The mirror of beasts, p.32
The Mirror of Beasts,
p.32
“I guess it’s more like…reborn? Remade?” I said. “So far showing no signs of being interested in consuming blood or brains, but he remains an utter rapscallion.”
Emrys seemed to process this in stride. “Death magic, then?”
“The coin.”
His brows shot up as he found the right memory. I nodded.
“I hesitate to ask this, knowing how much you adore these touchy-feely conversations,” Emrys began, “but are you all right?”
The stinging barb was right there, and so easy to reach for. It was a reflex now—the dagger of sarcasm or irritation flung back to avoid having to think about how I felt, or what I thought, on a deeper level.
“I’m…processing,” I said finally.
For a long while, there was no sound but the duet of the pleasant, homey crackling of the fire and the moaning of the wind. I closed my eyes, trying to push the image of the others still wandering in the blizzard from my mind.
“I can practically feel you thinking,” Emrys murmured. “Are you worried about the others?”
It should have unnerved me that he’d read my thoughts so perfectly, but instead, I found it almost…comforting.
“Yes,” I whispered. “I don’t understand how we got separated when we crossed into Lyonesse.” That thought drew up another, and my eyes snapped back open. “How did you get here, anyway?”
“Same way you did, I assume,” Emrys said. “The Hag of the Mist.”
“Nope,” I said. “Same method, but different hag.”
At that, Emrys propped himself up on his elbow. “The Hag of the Bogs?”

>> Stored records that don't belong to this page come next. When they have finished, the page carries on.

## src/hw/rtl/taa_pkg.sv

```systemverilog
// shared types, constants and helpers for the transformed bounding box accumulator
`default_nettype none

package taa_pkg;

    // coordinate width of results and of the running bounds
    localparam int CW = 16;
    // fixed input formats: 16-bit coordinates and 16-bit coefficients
    localparam int IN_W   = 16;
    localparam int COEF_W = 16;
    localparam int FRAC   = 8;
    localparam int PROD_W = IN_W + COEF_W;
    // three products plus the scaled translation need two more bits
    localparam int SUM_W  = PROD_W + 2;
    localparam int NAXES  = 3;
    localparam int NTERMS = 4;

    localparam int EPS_W      = 8;
    localparam int ROW_W      = NTERMS * COEF_W;
    localparam int CFG_IDX_W  = 2;
    localparam int CFG_DATA_W = ROW_W;

    localparam int QDEPTH = 4;
    localparam int QPTR_W = $clog2(QDEPTH);
    localparam int QCNT_W = $clog2(QDEPTH + 1);

    localparam logic signed [CW-1:0] CMAX = {1'b0, {(CW-1){1'b1}}};
    localparam logic signed [CW-1:0] CMIN = {1'b1, {(CW-1){1'b0}}};

    localparam logic [ROW_W-1:0] ROW_X_RST = 64'h0100_0000_0000_0000;
    localparam logic [ROW_W-1:0] ROW_Y_RST = 64'h0000_0100_0000_0000;
    localparam logic [ROW_W-1:0] ROW_Z_RST = 64'h0000_0000_0100_0000;
    localparam logic [EPS_W-1:0] EPS_RST   = 8'd1;

    typedef enum logic [CFG_IDX_W-1:0] {
        REG_ROW_X   = 2'd0,
        REG_ROW_Y   = 2'd1,
        REG_ROW_Z   = 2'd2,
        REG_EPSILON = 2'd3
    } t_reg_idx;

    typedef struct packed {
        logic signed [IN_W-1:0] vertex_x;
        logic signed [IN_W-1:0] vertex_y;
        logic signed [IN_W-1:0] vertex_z;
        logic                   last_vertex;
    } t_vertex;

    typedef struct packed {
        logic signed [CW-1:0] box_min_x;
        logic signed [CW-1:0] box_min_y;
        logic signed [CW-1:0] box_min_z;
        logic signed [CW-1:0] box_max_x;
        logic signed [CW-1:0] box_max_y;
        logic signed [CW-1:0] box_max_z;
    } t_box;

    // transformed vertex as it travels through the queue
    typedef struct packed {
        logic signed [CW-1:0] x;
        logic signed [CW-1:0] y;
        logic signed [CW-1:0] z;
        logic                 last;
    } t_point;

    typedef struct packed {
        logic [ROW_W-1:0] row_x;
        logic [ROW_W-1:0] row_y;
        logic [ROW_W-1:0] row_z;
    } t_rows;

    typedef struct packed {
        logic [QCNT_W-1:0] count;
        logic              empty;
    } t_q_status;

    // saturate a wide signed value into the coordinate range
    function automatic logic signed [CW-1:0] sat_coord(input logic signed [SUM_W-1:0] v);
        logic signed [SUM_W-1:0] hi;
        logic signed [SUM_W-1:0] lo;
        hi = SUM_W'(CMAX);
        lo = SUM_W'(CMIN);
        if (v > hi) begin
            return CMAX;
        end else if (v < lo) begin
            return CMIN;
        end else begin
            return v[CW-1:0];
        end
    endfunction

endpackage

`default_nettype wire

```

## src/hw/rtl/taa_queue.sv

```systemverilog
// small queue of transformed vertices between front and back
`default_nettype none

module taa_queue import taa_pkg::*; (
    input  wire logic   i_clk,
    input  wire logic   i_rst_n,
    input  wire logic   i_push,
    input  wire t_point i_point,
    input  wire logic   i_pop,
    output t_point      o_head,
    output t_q_status   o_stat
);

    t_point            r_mem [QDEPTH];
    logic [QPTR_W-1:0] r_wp;
    logic [QPTR_W-1:0] r_rp;
    logic [QCNT_W-1:0] r_cnt;

    always_ff @(posedge i_clk) begin
        if (i_push) begin
            r_mem[r_wp] <= i_point;
        end
    end

    always_ff @(posedge i_clk) begin
        if (!i_rst_n) begin
            r_wp  <= '0;
            r_rp  <= '0;
            r_cnt <= '0;
        end else begin
            if (i_push) begin
                r_wp <= r_wp + QPTR_W'(1);
            end
            if (i_pop) begin
                r_rp <= r_rp + QPTR_W'(1);
            end
            r_cnt <= r_cnt + QCNT_W'(i_push) - QCNT_W'(i_pop);
        end
    end

    assign o_head       = r_mem[r_rp];
    assign o_stat.count = r_cnt;
    assign o_stat.empty = (r_cnt == '0);

endmodule

`default_nettype wire

```

## config.mk

```make
export PLATFORM = sky130hd
export DESIGN_NAME = taa_queue
export DESIGN_NICKNAME = d
export VERILOG_FILES = /design/src/hw/rtl/taa_pkg.sv /design/src/hw/rtl/taa_queue.sv
export SDC_FILE = /design/constraint.sdc
export NUM_CORES = 1
export LEC_CHECK = 0
export ABC_AREA = 1
export ABC_CLOCK_PERIOD_IN_PS = 2500
export BUFFER_PORTS_ARGS = -buffer_cell sky130_fd_sc_hd__buf_2
export CAP_MARGIN = 20
export CORE_AREA = 8 8 129 131
export DETAILED_ROUTE_END_ITERATION = 8
export DIE_AREA = 0 0 137 139
export PLACE_DENSITY_LB_ADDON = 0.3
export SLEW_MARGIN = 20
export SYNTH_ARGS = -nofsm -noshare
export SYNTH_HDL_FRONTEND = slang
export SYNTH_SLANG_ARGS = --single-unit
```

## constraint.sdc

```tcl
create_clock -name i_clk -period 2.5 [get_ports i_clk]
set_input_delay 0.25 -clock i_clk [delete_from_list [all_inputs] [get_ports i_clk]]
set_output_delay 0.25 -clock i_clk [all_outputs]
set_load 0.02 [all_outputs]
```

* Word-level counts from Yosys, hierarchy flattened *
Memories as Yosys holds them, arrays and structs flattened. A register that Yosys moved wholly into a read port is not among the register bits.
Index checks and enable logic that the tools add are counted.

storage, ports and cells
  input port bits = 53
  memories kept = 1
  word-level logic and storage cells = 13
  register bits after elaboration = 7
  output and inout port bits = 53
  bits in writable memories = 196

operators by class
  add/sub/neg operators = 4
  mux-type cells = 4
  reduce and logical (&&, ||, !) cells = 1

memory list
  memory  depth  bits a word  read ports  clocked after memory_dff  write ports  RTL line         text
  r_mem   4      49           1           1                         1            taa_queue.sv:14  t_point r_mem [QDEPTH];

operator list
  cell                   count
  $add A2 B1 Y2 const B  2
  $mux W2                2
  $add A3 B1 Y3          1
  $logic_not A3 Y1       1
  $sub A3 B1 Y3          1
  $mux W1                2

* Longest topological paths before layout *
Gate-level depths: netlist (run 1).

  depth after elaboration = 3
  depth in mapped cells = 8
  mapped depth without buffers = 8

* Worst setup path before layout (run 1) *
Ideal clock, no wire load.

  kind = register to register
  from = reg r_wp[0]
  to = mem r_mem[2][0] (netlist name) (enable)
  slack = 0.550 ns
  stages on the path, launching flop included = 5
  data required time = 2.097 ns
  clock period less this slack = 1.950 ns
  arrival time = 1.546 ns
  setup time = 0.403 ns
  buffers on the path = 0
  cell sequence = dfxtp_1 > inv_1 > ha_1 > nand2_1 > inv_1

RTL lines
  element                 RTL line         text
  start, declared         taa_queue.sv:15  logic [QPTR_W-1:0] r_wp;
  start signal, assigned  taa_queue.sv:32  r_wp <= r_wp + QPTR_W'(1);
  end, declared           taa_queue.sv:14

No word-level cell before the write port.

==> results.cfg, run 1 <==
[sta]
finalHoldViolCount = 0
rsz0062_at_grt = no
layout_min_cycle_time_ps = 2075
fmax_mhz = 481.8
layout_setup_ws_ps = 424.6
setup_viol = 0
period_share_pct = 83.01
setup_tns_ps = 0
worst_pin_slew_ps = 562.7
clock_skew_ps = 5.287
slew_viol_final = 0
relSlewSlack_pct = 62.49

[pwr]
clkPwrFrac_pct = 37.4
p_switching_mw = 1.824
power_density_mw_per_mm2 = 790.3
ir_drop_v = 0.0006380
p_int_mw = 5.965
seqPwrFrac_pct = 51.1
power_switching_share_pct = 23.42
power.leakage_nw = 3.917
power_frac_comb_pct = 11.4

[clock_network]
clockRootBuffer = clkbuf_16
clock-sinks = 205
clkLatencyLatePin_ps = 470
cts-buffers-inserted = 21
cts_setup_buffers = 0
cts_tree = done
clkTransAtPathRegs_ps = 60
cts-htree-levels = 1
cts_max_path_buffers = 3

[synth]
syn_area_mm2 = 0.008147
yosysWarnings = 0
seq_area_frac_synth_pct = 74.46
yosysUniqueCellTypes = 17
syn_inst = 626
ys_seq_elements = 205
synth_flop_cell = edfxtp_1
synth_edf_count = 196
postSynthAreaPerCell_um2 = 13.01
synth-async-reset-ratio_pct = 0
synthesis.nets = 686

[worst_setup_path]
path_max_fanout = 64
worstSetupPathType = flop to primary output
required_ps = 2250
arrival_ps = 1830
reg2reg_from = r_wp[0]$_SDFFE_PN0P_
end_kind = primary output
worstSetupStartpointType = flop

[die]
dieWidth_um = 137
ios = 106
die_h_um = 139
start_util_pct = 55.22
rows = 45
core_mm2 = 0.01475
die-area_mm2 = 0.01904

[cells_and_area]
final_util_pct = 66.81
mostFrequentLayoutCell = edfxtp_1
layout_common_cells = edfxtp_1, inv_1, nand2_1
area_growth_pct = 20.98
drive_above_1_share_pct = 19.03
diodes = 0
final_nets = 831

[global_routing]
grt_use_total_pct = 16.55
antenna_found_initial = 0
grt_overflow = 0
grt_max_degree = 81
grt_pass1_vias = 5160
grt_pass1_wl_um = 25270

[job]
maxCapViolations = 0

[detailed_routing]
vias_per_cell = 5.147
postRouteWirelength_um = 15890
drcViolationCount = 0
antenna_left = 0
detail_route.wl_per_cell_um = 16.37
drtPass1Iterations = 4
drt-initial-drc-count = 321
vias = 4998

[placed_design]
hpwl_um = 9786
place_ws_ps = 833.3
port_buffers = 105
gp_congestion = 0.7234

[status]
status = completed

[hold_path]
min_from = i_point[42]
hold_path_class = primary input to flop
==> cell type report <==
type / count / area [um^2]
clock buffer: 24 / 536.8
clock inverter: 11 / 102.6
fill: 1030 / 4896
inverter: 113 / 424.2
multi-input combinational: 275 / 1423
sequential: 205 / 6073
tap: 188 / 235.2
timing repair buffer: 155 / 1061
==> repair_timing <==
| action | 4_1_cts | 5_1_grt |
|---|---|---|
| hold endpoints to repair | 142 | 9 |
| hold buffers | 36 | 3 |
| resized for setup | 0 | 0 |
==> power groups by stage <==
| stage | Sequential [mW] | Clock, mW | Combinational, mW |
|---|---|---|---|
| final | 3.98 | 2.92 | 0.892 |
| after floorplan | 4.05 | 0 | 0.536 |
| after detailed placement | 4.05 | 0 | 0.852 |
| after global placement | 4.04 | 0 | 0.823 |
| after CTS | 3.98 | 2.97 | 0.903 |
| after global routing | 3.99 | 3.12 | 0.981 |
==> cells by family after synthesis <==
group | share of synthesized area (%)
AO/OA/AOI/OAI | 11.15
flip-flops | 74.46
adder cells (fa/ha/maj) | 1.167
buffers and inverters | 8.079
AND/OR/NAND/NOR | 5.145
==> metal layers <==
metal / track usage [%] / up-vias / part of all wire, %
met1: 19.51 / 2422 / 40
met5: 0 / - / 0
met3: 3.587 / 20 / 5.3
met2: 30.11 / 104 / 53
li1: - / 2452 / -
met4: 3.146 / 0 / 1.2
==> registers in the layout, indices dropped and copies added (netlist names), named ones only <==
name / count
r_rp: 2
r_cnt: 3
r_mem: 196
r_wp: 2
==> cell usage after synthesis (all sizes together) (6+ instances only) <==
master,count,area [um^2]
edfxtp,196,5886
buf,27,211.5
o21ai,53,265.3
a21oi,55,275.3
nand2,108,405.4
o211ai,49,367.9
clkbuf,6,22.52
dfxtp,9,180.2
ha,6,75.07
inv,113,424.2
==> worst max-delay path: stages, from the launching register on <==
cell,delay [ps]
dfxtp_4,370
buf_4,480
a21oi_1,170
o21ai_1,100
nand2_1,60
buf_2,160
==> stage by stage <==
| step | instance area, um^2 | cells | hold slack, ps | power (mW) |
|---|---|---|---|---|
| floorplan | 8147 | 626 | 341.9 | 4.588 |
| global placement | 8826 | 897 | 438.5 | 4.867 |
| detailed placement | 8826 | 897 | 451.8 | 4.905 |
| CTS | 9826 | 968 | 2.167 | 7.851 |
| global route | 9856 | 971 | 1.864 | 8.088 |
| finish | 9856 | 971 | 12.74 | 7.789 |
==> final timing paths <==
check	to	slack [ps]	depth (start not counted)
max	o_head[35]	420	5
min	r_mem[3][42]$_DFFE_PP_	10	1
max reg2reg	r_mem[0][29]$_DFFE_PP_	850	5
min reg2reg	flop	450	2
Note: power is estimated with default switching activity, not from simulation.
==> inputs of run 2 (changes only) <==
- ABC_CLOCK_PERIOD_IN_PS: 2500 -> 1800
- CORE_AREA: 8 8 129 131 -> 8 8 135 137
- DIE_AREA: 0 0 137 139 -> 0 0 143 145
- clock period: 2.5 -> 1.8 ns (I/O delays scaled with it)
==> results.cfg, run 2 (synthesis results as in run 1) <==
[sta]
fmax_mhz = 550.7
layout_setup_ws_ps = -15.91
finalHoldViolCount = 0
period_share_pct = 100.9
worst_pin_slew_ps = 562.6
rsz0062_at_grt = yes
clock_skew_ps = 17.79
layout_min_cycle_time_ps = 1816
relSlewSlack_pct = 62.49
slew_viol_final = 0
setup_viol = 11

[pwr]
power_frac_comb_pct = 15.1
power_switching_share_pct = 23.60
power.leakage_nw = 4.327
p_int_mw = 8.788
power_density_mw_per_mm2 = 1048
ir_drop_v = 0.0008698
seqPwrFrac_pct = 48.1
fin_total_pwr_mw = 11.50
p_switching_mw = 2.714
clkPwrFrac_pct = 36.8

[cells_and_area]
diodes = 0
drive_above_1_share_pct = 25.67
largestRegisters = r_mem: 196 flops, r_cnt: 3 flops
final_nets = 872
largest_reg_flops = 196
area_growth_pct = 34.69
layout_common_cells = edfxtp_1, inv_1, nand2_1
mostFrequentLayoutCell = edfxtp_1
largest_register = r_mem
instances_no_fill = 1046

[hold_path]
holdPathEnd = r_wp[1]$_SDFFE_PN0P_
whs_path_depth = 3
hold_path_class = primary input to flop
min_from = i_push

[worst_setup_path]
end_kind = primary output
arrival_ps = 1640
rr_worst_depth = 7
reg2reg_from = r_cnt[0]$_SDFF_PN0_
worstSetupStartpointType = flop
required_ps = 1620
rr_endpoint = r_cnt[2]$_SDFF_PN0_
path_max_fanout = 12
crit_family = buffers and inverters
worstSetupPathType = flop to primary output
regToRegSetupSlack_ps = 110
cp_slowest_cell = dfxtp_4
slowest_delay_ps = 380
crit_chain = buf_12 -> buf_16 -> a21oi_2 -> o21ai_1 -> nand2_1 -> buf_6
path_buf_inv = 3

[detailed_routing]
drcViolationCount = 0
antenna_left = 0
drtPass1Iterations = 4
postRouteWirelength_um = 18500
detail_route.wl_per_cell_um = 17.69
vias_per_cell = 5.047
vias = 5279
drt-initial-drc-count = 335

[global_routing]
grt_max_degree = 41
grt_pass1_vias = 5308
antenna_found_initial = 0
grt_overflow = 0
grt_use_total_pct = 16.56
grt_pass1_wl_um = 27220

[clock_network]
cts_max_path_buffers = 3
clkTransAtPathRegs_ps = 60
cts-htree-levels = 1
clockRootBuffer = clkbuf_16
clock-sinks = 205
cts-buffers-inserted = 21
cts_tree = done
clkLatencyLatePin_ps = 500

[placed_design]
hpwl_um = 9515
port_buffers = 105
post-place-cells = 933
gp_congestion = 0.6915

[status]
failed_checks = setup timing
status = finished, violations left

[die]
dieWidth_um = 143
core_mm2 = 0.01617
rows = 47
ios = 106
die_h_um = 145
die-area_mm2 = 0.02074
start_util_pct = 50.38

[job]
maxCapViolations = 0
[run 2: how the worst max path moves through the flow]
stage,start,end,depth (start not counted)
floorplan,r_wp[0]$_SDFFE_PN0P_,r_mem[0][0]$_DFFE_PP_,4
finish,flop,o_head[32],6
global route,flop,o_head[31],6
detailed placement,r_cnt[0]$_SDFF_PN0_,r_cnt[2]$_SDFF_PN0_,7
global placement,r_wp[0]$_SDFFE_PN0P_,r_mem[2][39]$_DFFE_PP_,5
CTS,flop,o_head[36],6
[run 2: timing repair]
item,CTS,global route
resized for setup,124,44
endpoints found under the hold margin,203,0
hold buffers,51,0
setup buffers,7,8
gates cloned,5,7
pin swaps,22,12
setup endpoints to repair,47,48
[run 2: layout make-up]
cell class / count / area (um^2)
Clock buffer: 24 / 536.8
Clock inverter: 13 / 137.6
Multi-Input combinational cell: 275 / 1536
Sequential cell: 205 / 6073
Fill cell: 1091 / 5199
Tap cell: 220 / 275.3
Inverter: 113 / 439.2
Timing Repair Buffer: 196 / 1974
[run 2: routing by layer]
layer	GRT usage (%)	share of wire, %	up-vias
met1	20.65	43	2575
met2	28.89	50	124
met3	2.789	4.7	25
met5	0	0	-
li1	-	-	2555
met4	4.625	1.6	0
[run 2: per-stage QoR]
step           hold slack, ps  cell area, um^2  util (%)  setup TNS [ps]  setup WS (ps)
6_report                70.13            10970     67.85          -85.55         -15.91
5_1_grt                 66.55            10970     67.85           -2103         -93.23
4_1_cts                 48.09            10650     65.83          -532.3         -44.26
3_5_place_dp            397.3             8924     55.18               0          116.2
3_3_place_gp            389.3             8924     55.18               0          210.9
2_1_floorplan           271.9             8162         -               0          21.06
[run 2: power groups by stage]
| stage | clock network, mW | logic (mW) | registers (mW) |
|---|---|---|---|
| after floorplan | 0 | 0.748 | 5.63 |
| after global placement | 0 | 1.15 | 5.63 |
| after detailed placement | 0 | 1.19 | 5.64 |
| after CTS | 4.33 | 1.61 | 5.53 |
| after global routing | 4.52 | 1.87 | 5.54 |
| final | 4.24 | 1.74 | 5.53 |
[run 2: worst register-to-register path, cell delays in order (launching register included)]
cell,delay [ps]
dfxtp_1,360
inv_1,60
ha_1,260
inv_1,40
ha_1,190
fa_1,400
a21oi_1,180
nor2_1,80
==> inputs of run 3 (changes only) <==
- BUFFER_PORTS_ARGS: -buffer_cell sky130_fd_sc_hd__buf_2 -> not set
- CORE_AREA: 8 8 135 137 -> 8 8 129 131
- DIE_AREA: 0 0 143 145 -> 0 0 137 139
- DONT_BUFFER_PORTS: not set -> 1
==> results.cfg, run 3 (synthesis results as in run 1) <==
[clock_network]
cts_tree = done
clock-sinks = 205
cts-htree-levels = 1
cts_max_path_buffers = 3
clkLatencyLatePin_ps = 480
clockRootBuffer = clkbuf_16
cts-buffers-inserted = 20
clkTransAtPathRegs_ps = 60

[die]
die_h_um = 139
dieWidth_um = 137
start_util_pct = 55.22
core_mm2 = 0.01475
rows = 45
die-area_mm2 = 0.01904
ios = 106

[global_routing]
antenna_found_initial = 0
grt_pass1_wl_um = 24220
grt_overflow = 0
grt_max_degree = 51
grt_use_total_pct = 16.17
grt_pass1_vias = 4744

[worst_setup_path]
required_ps = 1620
crit_path_end = o_head[42]
slowest_delay_ps = 450
worstSetupStartpointType = flop
path_max_fanout = 50
path_buf_inv = 1
cp.depth = 4
crit_chain = buf_16 -> nand2_1 -> o211ai_1 -> nand2_2
reg2reg_from = r_cnt[0]$_SDFF_PN0_
regToRegSetupSlack_ps = 260
worstSetupPathType = flop to primary output
rr_endpoint = r_cnt[2]$_SDFF_PN0_
rr_worst_depth = 8
crit_family = flip-flops
cp_slowest_cell = dfxtp_4
arrival_ps = 1570
end_kind = primary output

[sta]
layout_min_cycle_time_ps = 1749
fmax_mhz = 571.8
worst_pin_slew_ps = 377.9
slew_viol_final = 0
clock_skew_ps = 7.523
relSlewSlack_pct = 74.81
setup_viol = 0
setup_tns_ps = 0
fin_hold_ws_ps = 195.9
period_share_pct = 97.15
rsz0062_at_grt = yes
finalHoldViolCount = 0

[detailed_routing]
detail_route.wl_per_cell_um = 17.48
antenna_left = 0
drt-initial-drc-count = 271
postRouteWirelength_um = 15580
vias = 4699
vias_per_cell = 5.274
drtPass1Iterations = 4
drcViolationCount = 0

[cells_and_area]
mostFrequentLayoutCell = edfxtp_1
final_nets = 751
final_util_pct = 65.71
largest_register = r_mem
layout_common_cells = edfxtp_1, inv_1, nand2_1
drive_above_1_share_pct = 11.95
area_growth_pct = 18.98
largest_reg_flops = 196
diodes = 0
layout.filler_cells = 1049
largestRegisters = r_mem: 196 flops, r_cnt: 3 flops

[hold_path]
whs_path_depth = 5
hold_path_class = primary input to flop

[placed_design]
port_buffers = 0
hpwl_um = 8968
gp_congestion = 0.7253

[job]
maxCapViolations = 0

[pwr]
power_density_mw_per_mm2 = 1089
ir_drop_v = 0.0008344
fin_total_pwr_mw = 10.56
power.leakage_nw = 3.604

[status]
status = completed
## run 3: cell types whose count changed in the layout (fill, tap and decap cells not counted), sizes merged
cell	delta
clkinv	-4
bufinv	-2
clkbuf	-5
dlygate4sd3	+2
inv	-1
clkinvlp	+2
buf	-115
## run 3: worst min-delay path by stage
stage	end	from	slack [ps]
2_1_floorplan	flop	i_pop	270
3_3_place_gp	r_cnt[1]$_SDFF_PN0_	i_rst_n	270
3_5_place_dp	flop	i_pop	280
4_1_cts	r_cnt[0]$_SDFF_PN0_	i_pop	180
5_1_grt	r_cnt[0]$_SDFF_PN0_	i_pop	220
6_report	r_cnt[0]$_SDFF_PN0_	i_pop	200
## run 3: area by class of cell
cell class              instances  area, um^2  share of cell area [%]
flip-flops and latches        205        6073                   62.66
multi-input cells             275        1490                   15.37
repair buffers                 76       842.1                   8.687
well taps                     188       235.2                   2.427
clock buffers                  26       544.3                   5.615
inverters                     113       439.2                   4.531
clock inverters                 8       68.82                  0.7100
## run 3: worst min-delay path, cell delays in order
cell and delay, ps:
ha_1 200, inv_1 50, ha_1 120, nand2_1 40, inv_1 40
## run 3: where the power goes
part	switching (mW)	internal, mW	total (mW)
logic	0.779	0.351	1.13
registers	0.0977	5.45	5.55
clock network	1.61	2.27	3.88
## run 3: layer usage
metal  wire length, um  share of wire (%)  up-vias  GRT usage (%)
li1                  -                  -     2289              -
met5                 0                  0        -              0
met1              5938                 38     2294          18.06
met3               915                5.9       21          4.420
met2              8410                 54       95          29.11
met4               315                2.0        0          4.691
## run 3: per-stage QoR
| stage | setup WS, ps | cells | area, um^2 |
|---|---|---|---|
| finish | 51.26 | 891 | 9693 |
| global route | -44.81 | 891 | 9693 |
| CTS | -31.86 | 891 | 9632 |
| detailed placement | 281.8 | 798 | 8373 |
| global placement | 314.6 | 798 | 8373 |
| floorplan | 21.06 | 626 | 8162 |
## run 3: repair_timing
action | CTS | global route
endpoints found under the hold margin | 205 | 0
pin swaps | 0 | 6
setup buffers | 5 | 0
gates resized for setup | 12 | 26
gates cloned | 1 | 0
endpoints found under the setup margin | 48 | 46
hold buffers | 53 | 0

“Moors,” I corrected. “And yes. She was very helpful. Didn’t even want our weird little offering bottle.”
He shook his head, the waves of his fair falling into his eyes. My hands tightened around one another.
Stop it, I told myself. The friendly distance of the conversation was good. The distance between our bodies was good.
“You finally make a friend,” he said in wonder, “and it happens to be an ancient monster. One with the tendency to eat any traveler she comes across.”
“I have other friends too,” I protested. “Neve and the others like me a solid sixty percent of the time.”
“You know how they ended up trapping the Hag of the Moors in that mirror?” Emrys said, settling back down. “All they had to do was let her catch a glimpse of her reflection. She was so distracted by her own face she didn’t even put up a fight.”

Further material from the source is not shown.